==== Recorded data ====

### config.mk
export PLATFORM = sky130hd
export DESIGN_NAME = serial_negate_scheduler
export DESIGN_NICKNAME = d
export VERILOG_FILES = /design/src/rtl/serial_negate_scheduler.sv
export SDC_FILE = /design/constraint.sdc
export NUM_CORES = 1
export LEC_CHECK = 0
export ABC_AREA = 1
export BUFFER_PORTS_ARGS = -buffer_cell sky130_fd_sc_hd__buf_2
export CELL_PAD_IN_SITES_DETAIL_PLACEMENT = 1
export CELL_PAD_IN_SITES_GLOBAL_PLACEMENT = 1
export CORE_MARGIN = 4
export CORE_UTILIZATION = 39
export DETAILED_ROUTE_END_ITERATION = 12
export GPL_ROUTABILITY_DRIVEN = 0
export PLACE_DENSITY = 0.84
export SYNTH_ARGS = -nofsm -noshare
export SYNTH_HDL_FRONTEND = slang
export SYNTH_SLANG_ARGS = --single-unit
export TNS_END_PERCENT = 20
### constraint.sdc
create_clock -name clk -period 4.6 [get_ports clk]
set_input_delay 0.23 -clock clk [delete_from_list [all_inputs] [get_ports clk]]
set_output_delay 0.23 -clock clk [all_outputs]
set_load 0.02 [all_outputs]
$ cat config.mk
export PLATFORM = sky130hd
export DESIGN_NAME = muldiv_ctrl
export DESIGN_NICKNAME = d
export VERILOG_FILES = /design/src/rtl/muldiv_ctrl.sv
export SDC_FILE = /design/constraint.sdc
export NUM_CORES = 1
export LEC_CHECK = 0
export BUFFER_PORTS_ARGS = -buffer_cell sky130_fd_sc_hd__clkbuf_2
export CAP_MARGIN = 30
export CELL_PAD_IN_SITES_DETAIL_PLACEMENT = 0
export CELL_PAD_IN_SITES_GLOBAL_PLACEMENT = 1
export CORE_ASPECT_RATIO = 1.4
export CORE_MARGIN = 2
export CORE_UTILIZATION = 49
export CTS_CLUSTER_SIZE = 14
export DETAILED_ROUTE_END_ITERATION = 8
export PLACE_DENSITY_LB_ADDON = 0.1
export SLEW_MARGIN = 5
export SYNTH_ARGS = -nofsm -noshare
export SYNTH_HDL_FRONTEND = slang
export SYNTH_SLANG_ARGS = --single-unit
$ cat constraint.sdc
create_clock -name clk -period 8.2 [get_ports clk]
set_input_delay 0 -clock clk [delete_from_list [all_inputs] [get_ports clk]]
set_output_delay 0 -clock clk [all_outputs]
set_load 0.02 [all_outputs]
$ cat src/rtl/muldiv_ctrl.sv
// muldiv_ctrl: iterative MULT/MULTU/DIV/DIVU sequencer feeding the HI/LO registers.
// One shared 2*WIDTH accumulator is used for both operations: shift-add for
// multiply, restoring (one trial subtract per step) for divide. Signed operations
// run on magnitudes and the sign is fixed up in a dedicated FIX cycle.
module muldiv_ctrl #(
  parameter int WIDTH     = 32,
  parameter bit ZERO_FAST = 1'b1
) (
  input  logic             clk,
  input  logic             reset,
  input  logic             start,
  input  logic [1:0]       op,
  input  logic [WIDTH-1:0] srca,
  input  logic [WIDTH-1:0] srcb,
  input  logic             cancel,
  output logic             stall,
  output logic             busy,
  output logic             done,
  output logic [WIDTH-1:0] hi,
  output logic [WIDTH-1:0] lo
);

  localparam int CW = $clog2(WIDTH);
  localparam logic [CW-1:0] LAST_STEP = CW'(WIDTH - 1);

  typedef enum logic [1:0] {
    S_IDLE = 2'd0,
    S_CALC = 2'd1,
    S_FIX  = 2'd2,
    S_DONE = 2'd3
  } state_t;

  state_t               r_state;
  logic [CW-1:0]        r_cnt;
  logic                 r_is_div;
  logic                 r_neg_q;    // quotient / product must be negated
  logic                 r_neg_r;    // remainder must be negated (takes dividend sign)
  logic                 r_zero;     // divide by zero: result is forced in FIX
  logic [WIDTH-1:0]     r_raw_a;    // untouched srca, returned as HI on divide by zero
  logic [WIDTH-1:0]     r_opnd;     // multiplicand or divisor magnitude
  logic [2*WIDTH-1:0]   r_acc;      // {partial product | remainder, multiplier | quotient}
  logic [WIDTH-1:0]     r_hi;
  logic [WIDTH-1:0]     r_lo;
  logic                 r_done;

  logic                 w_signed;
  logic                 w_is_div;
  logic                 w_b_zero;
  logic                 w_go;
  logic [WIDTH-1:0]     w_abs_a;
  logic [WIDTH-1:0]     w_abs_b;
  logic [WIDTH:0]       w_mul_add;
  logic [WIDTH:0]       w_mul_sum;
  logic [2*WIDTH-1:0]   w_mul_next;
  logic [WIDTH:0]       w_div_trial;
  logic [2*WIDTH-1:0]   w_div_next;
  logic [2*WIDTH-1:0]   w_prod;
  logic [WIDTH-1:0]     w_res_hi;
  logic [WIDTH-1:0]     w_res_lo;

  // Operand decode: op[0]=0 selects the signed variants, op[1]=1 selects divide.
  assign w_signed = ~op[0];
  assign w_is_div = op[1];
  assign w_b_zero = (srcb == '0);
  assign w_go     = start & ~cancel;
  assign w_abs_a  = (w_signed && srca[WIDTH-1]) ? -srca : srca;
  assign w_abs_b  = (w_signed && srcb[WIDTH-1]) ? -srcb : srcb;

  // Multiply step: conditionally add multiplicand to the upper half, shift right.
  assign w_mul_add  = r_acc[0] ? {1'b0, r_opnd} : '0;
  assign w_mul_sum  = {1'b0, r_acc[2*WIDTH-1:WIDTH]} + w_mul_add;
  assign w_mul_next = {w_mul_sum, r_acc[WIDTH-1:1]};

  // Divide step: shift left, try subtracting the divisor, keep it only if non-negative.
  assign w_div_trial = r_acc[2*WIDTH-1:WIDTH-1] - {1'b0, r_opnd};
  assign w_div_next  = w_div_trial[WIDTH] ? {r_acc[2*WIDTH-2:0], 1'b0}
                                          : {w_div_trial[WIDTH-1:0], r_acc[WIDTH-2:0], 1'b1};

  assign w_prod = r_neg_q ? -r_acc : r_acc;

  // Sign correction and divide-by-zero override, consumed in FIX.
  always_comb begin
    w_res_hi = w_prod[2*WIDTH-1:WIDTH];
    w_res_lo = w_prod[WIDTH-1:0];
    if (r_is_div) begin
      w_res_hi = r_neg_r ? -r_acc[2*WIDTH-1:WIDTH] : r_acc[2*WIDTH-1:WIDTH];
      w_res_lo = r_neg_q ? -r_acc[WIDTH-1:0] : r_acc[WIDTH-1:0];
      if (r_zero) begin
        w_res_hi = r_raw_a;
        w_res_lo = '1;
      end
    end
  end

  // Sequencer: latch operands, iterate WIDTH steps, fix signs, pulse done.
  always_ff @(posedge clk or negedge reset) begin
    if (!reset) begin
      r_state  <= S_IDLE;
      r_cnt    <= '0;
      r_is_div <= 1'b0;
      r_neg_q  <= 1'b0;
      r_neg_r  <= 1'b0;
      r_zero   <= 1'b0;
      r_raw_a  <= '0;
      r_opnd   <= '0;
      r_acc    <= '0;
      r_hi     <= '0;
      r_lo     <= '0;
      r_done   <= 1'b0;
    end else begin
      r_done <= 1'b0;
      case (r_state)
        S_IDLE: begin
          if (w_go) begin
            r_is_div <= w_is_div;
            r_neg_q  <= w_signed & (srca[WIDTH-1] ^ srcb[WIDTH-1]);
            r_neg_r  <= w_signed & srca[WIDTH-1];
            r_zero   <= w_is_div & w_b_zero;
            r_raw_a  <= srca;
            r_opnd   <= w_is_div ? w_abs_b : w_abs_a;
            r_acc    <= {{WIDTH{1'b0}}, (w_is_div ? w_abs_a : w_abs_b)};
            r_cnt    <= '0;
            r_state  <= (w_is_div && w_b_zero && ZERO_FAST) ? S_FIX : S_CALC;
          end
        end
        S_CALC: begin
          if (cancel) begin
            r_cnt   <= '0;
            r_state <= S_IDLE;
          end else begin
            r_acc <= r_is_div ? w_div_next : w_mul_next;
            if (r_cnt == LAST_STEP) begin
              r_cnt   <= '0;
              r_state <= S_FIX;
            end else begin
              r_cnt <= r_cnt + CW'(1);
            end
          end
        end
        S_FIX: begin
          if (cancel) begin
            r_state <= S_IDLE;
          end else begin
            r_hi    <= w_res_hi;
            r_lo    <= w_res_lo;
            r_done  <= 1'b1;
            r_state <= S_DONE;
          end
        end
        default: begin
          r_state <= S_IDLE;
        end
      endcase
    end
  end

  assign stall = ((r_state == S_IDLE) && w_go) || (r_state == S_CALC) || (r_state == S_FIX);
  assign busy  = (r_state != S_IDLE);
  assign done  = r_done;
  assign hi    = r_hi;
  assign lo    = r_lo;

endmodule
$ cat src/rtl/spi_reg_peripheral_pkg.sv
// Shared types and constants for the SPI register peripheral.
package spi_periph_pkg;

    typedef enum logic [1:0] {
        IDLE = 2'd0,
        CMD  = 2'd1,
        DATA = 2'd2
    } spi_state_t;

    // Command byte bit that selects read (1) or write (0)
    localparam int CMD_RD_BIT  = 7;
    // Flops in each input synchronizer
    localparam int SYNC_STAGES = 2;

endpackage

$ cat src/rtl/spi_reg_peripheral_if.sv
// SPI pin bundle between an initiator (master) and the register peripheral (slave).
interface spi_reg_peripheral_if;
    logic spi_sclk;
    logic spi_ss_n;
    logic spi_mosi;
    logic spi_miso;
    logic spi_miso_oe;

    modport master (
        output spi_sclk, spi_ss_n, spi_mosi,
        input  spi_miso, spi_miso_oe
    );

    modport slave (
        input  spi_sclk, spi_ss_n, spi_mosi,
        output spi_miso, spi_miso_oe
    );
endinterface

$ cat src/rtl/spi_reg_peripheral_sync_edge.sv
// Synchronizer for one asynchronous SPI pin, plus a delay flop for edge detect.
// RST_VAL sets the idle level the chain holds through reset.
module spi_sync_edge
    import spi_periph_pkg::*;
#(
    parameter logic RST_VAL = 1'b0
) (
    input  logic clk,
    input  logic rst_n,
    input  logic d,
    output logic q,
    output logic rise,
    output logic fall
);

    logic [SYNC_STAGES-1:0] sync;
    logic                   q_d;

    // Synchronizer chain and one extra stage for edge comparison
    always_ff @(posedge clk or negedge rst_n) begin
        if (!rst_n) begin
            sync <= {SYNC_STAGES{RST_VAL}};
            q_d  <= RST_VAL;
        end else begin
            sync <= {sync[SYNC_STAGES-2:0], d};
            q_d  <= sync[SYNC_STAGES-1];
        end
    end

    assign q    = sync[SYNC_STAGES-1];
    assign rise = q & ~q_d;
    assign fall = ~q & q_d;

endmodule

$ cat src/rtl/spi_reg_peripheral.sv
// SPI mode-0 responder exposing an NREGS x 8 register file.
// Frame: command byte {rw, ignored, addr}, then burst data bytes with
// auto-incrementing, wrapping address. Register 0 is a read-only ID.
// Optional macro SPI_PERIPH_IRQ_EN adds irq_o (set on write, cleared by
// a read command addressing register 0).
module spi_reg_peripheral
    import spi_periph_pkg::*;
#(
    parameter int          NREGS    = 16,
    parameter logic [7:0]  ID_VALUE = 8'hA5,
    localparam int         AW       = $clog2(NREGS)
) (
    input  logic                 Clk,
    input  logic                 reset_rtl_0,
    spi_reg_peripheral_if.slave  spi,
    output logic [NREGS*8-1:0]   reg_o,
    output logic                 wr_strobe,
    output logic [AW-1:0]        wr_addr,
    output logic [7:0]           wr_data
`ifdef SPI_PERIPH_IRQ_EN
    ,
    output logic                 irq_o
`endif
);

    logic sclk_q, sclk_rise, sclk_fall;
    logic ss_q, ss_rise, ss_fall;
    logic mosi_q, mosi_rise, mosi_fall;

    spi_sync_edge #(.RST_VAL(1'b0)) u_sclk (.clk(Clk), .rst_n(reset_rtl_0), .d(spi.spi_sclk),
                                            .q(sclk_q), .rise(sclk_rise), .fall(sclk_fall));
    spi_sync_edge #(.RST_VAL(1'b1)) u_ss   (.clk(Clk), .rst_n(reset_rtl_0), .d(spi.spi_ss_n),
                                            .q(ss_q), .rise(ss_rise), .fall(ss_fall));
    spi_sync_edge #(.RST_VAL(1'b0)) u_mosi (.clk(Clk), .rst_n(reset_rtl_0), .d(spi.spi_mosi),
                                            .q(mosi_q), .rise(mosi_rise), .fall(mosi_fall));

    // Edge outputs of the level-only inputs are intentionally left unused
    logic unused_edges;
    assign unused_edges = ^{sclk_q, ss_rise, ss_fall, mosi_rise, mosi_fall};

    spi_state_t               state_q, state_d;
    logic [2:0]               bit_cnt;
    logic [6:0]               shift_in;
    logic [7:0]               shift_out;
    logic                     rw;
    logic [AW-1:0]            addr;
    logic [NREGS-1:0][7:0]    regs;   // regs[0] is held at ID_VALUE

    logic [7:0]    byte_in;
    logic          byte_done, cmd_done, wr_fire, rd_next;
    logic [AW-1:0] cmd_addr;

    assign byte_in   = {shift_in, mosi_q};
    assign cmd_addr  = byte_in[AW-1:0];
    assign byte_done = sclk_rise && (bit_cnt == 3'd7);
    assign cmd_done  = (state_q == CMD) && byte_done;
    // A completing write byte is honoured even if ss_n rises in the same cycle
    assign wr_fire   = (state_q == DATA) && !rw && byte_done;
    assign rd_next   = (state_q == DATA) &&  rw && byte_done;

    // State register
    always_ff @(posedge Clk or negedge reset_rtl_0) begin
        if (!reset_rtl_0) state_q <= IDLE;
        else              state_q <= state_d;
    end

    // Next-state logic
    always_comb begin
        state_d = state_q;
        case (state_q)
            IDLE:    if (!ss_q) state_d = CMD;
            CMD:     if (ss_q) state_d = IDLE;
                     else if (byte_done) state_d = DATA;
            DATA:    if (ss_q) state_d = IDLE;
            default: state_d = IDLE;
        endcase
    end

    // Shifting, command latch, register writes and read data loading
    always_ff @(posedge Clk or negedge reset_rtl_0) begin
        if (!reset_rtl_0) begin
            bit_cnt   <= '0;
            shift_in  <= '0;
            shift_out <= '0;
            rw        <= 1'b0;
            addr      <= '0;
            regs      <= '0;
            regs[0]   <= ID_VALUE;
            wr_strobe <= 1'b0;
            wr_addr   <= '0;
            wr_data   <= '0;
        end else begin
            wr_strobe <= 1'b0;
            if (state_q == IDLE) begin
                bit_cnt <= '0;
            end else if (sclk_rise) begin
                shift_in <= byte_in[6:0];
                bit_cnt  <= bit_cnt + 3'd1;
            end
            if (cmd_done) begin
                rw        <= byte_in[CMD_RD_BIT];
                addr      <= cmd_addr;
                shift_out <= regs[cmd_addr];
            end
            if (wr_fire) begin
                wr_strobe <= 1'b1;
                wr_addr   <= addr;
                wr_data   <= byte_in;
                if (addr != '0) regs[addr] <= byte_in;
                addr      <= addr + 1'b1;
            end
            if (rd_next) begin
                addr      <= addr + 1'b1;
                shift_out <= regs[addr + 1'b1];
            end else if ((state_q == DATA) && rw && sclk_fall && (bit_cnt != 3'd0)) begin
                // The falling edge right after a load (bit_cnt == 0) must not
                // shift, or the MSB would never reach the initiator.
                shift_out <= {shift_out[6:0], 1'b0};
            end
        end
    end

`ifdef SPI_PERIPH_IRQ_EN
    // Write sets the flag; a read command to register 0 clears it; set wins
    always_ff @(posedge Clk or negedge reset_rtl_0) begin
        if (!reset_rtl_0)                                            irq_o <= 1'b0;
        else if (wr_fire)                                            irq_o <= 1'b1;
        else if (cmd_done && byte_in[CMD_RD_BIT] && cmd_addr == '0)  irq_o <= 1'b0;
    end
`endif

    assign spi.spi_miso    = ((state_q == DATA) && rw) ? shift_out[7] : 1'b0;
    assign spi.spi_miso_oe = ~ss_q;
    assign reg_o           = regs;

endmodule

====

**What you will do:** Repeat, exactly and only, the lines from the beginning of the material through the line that contains "set_output_delay 0.23 -clock".

**Task response:**
### config.mk
export PLATFORM = sky130hd
export DESIGN_NAME = serial_negate_scheduler
export DESIGN_NICKNAME = d
export VERILOG_FILES = /design/src/rtl/serial_negate_scheduler.sv
export SDC_FILE = /design/constraint.sdc
export NUM_CORES = 1
export LEC_CHECK = 0
export ABC_AREA = 1
export BUFFER_PORTS_ARGS = -buffer_cell sky130_fd_sc_hd__buf_2
export CELL_PAD_IN_SITES_DETAIL_PLACEMENT = 1
export CELL_PAD_IN_SITES_GLOBAL_PLACEMENT = 1
export CORE_MARGIN = 4
export CORE_UTILIZATION = 39
export DETAILED_ROUTE_END_ITERATION = 12
export GPL_ROUTABILITY_DRIVEN = 0
export PLACE_DENSITY = 0.84
export SYNTH_ARGS = -nofsm -noshare
export SYNTH_HDL_FRONTEND = slang
export SYNTH_SLANG_ARGS = --single-unit
export TNS_END_PERCENT = 20
### constraint.sdc
create_clock -name clk -period 4.6 [get_ports clk]
set_input_delay 0.23 -clock clk [delete_from_list [all_inputs] [get_ports clk]]
set_output_delay 0.23 -clock clk [all_outputs]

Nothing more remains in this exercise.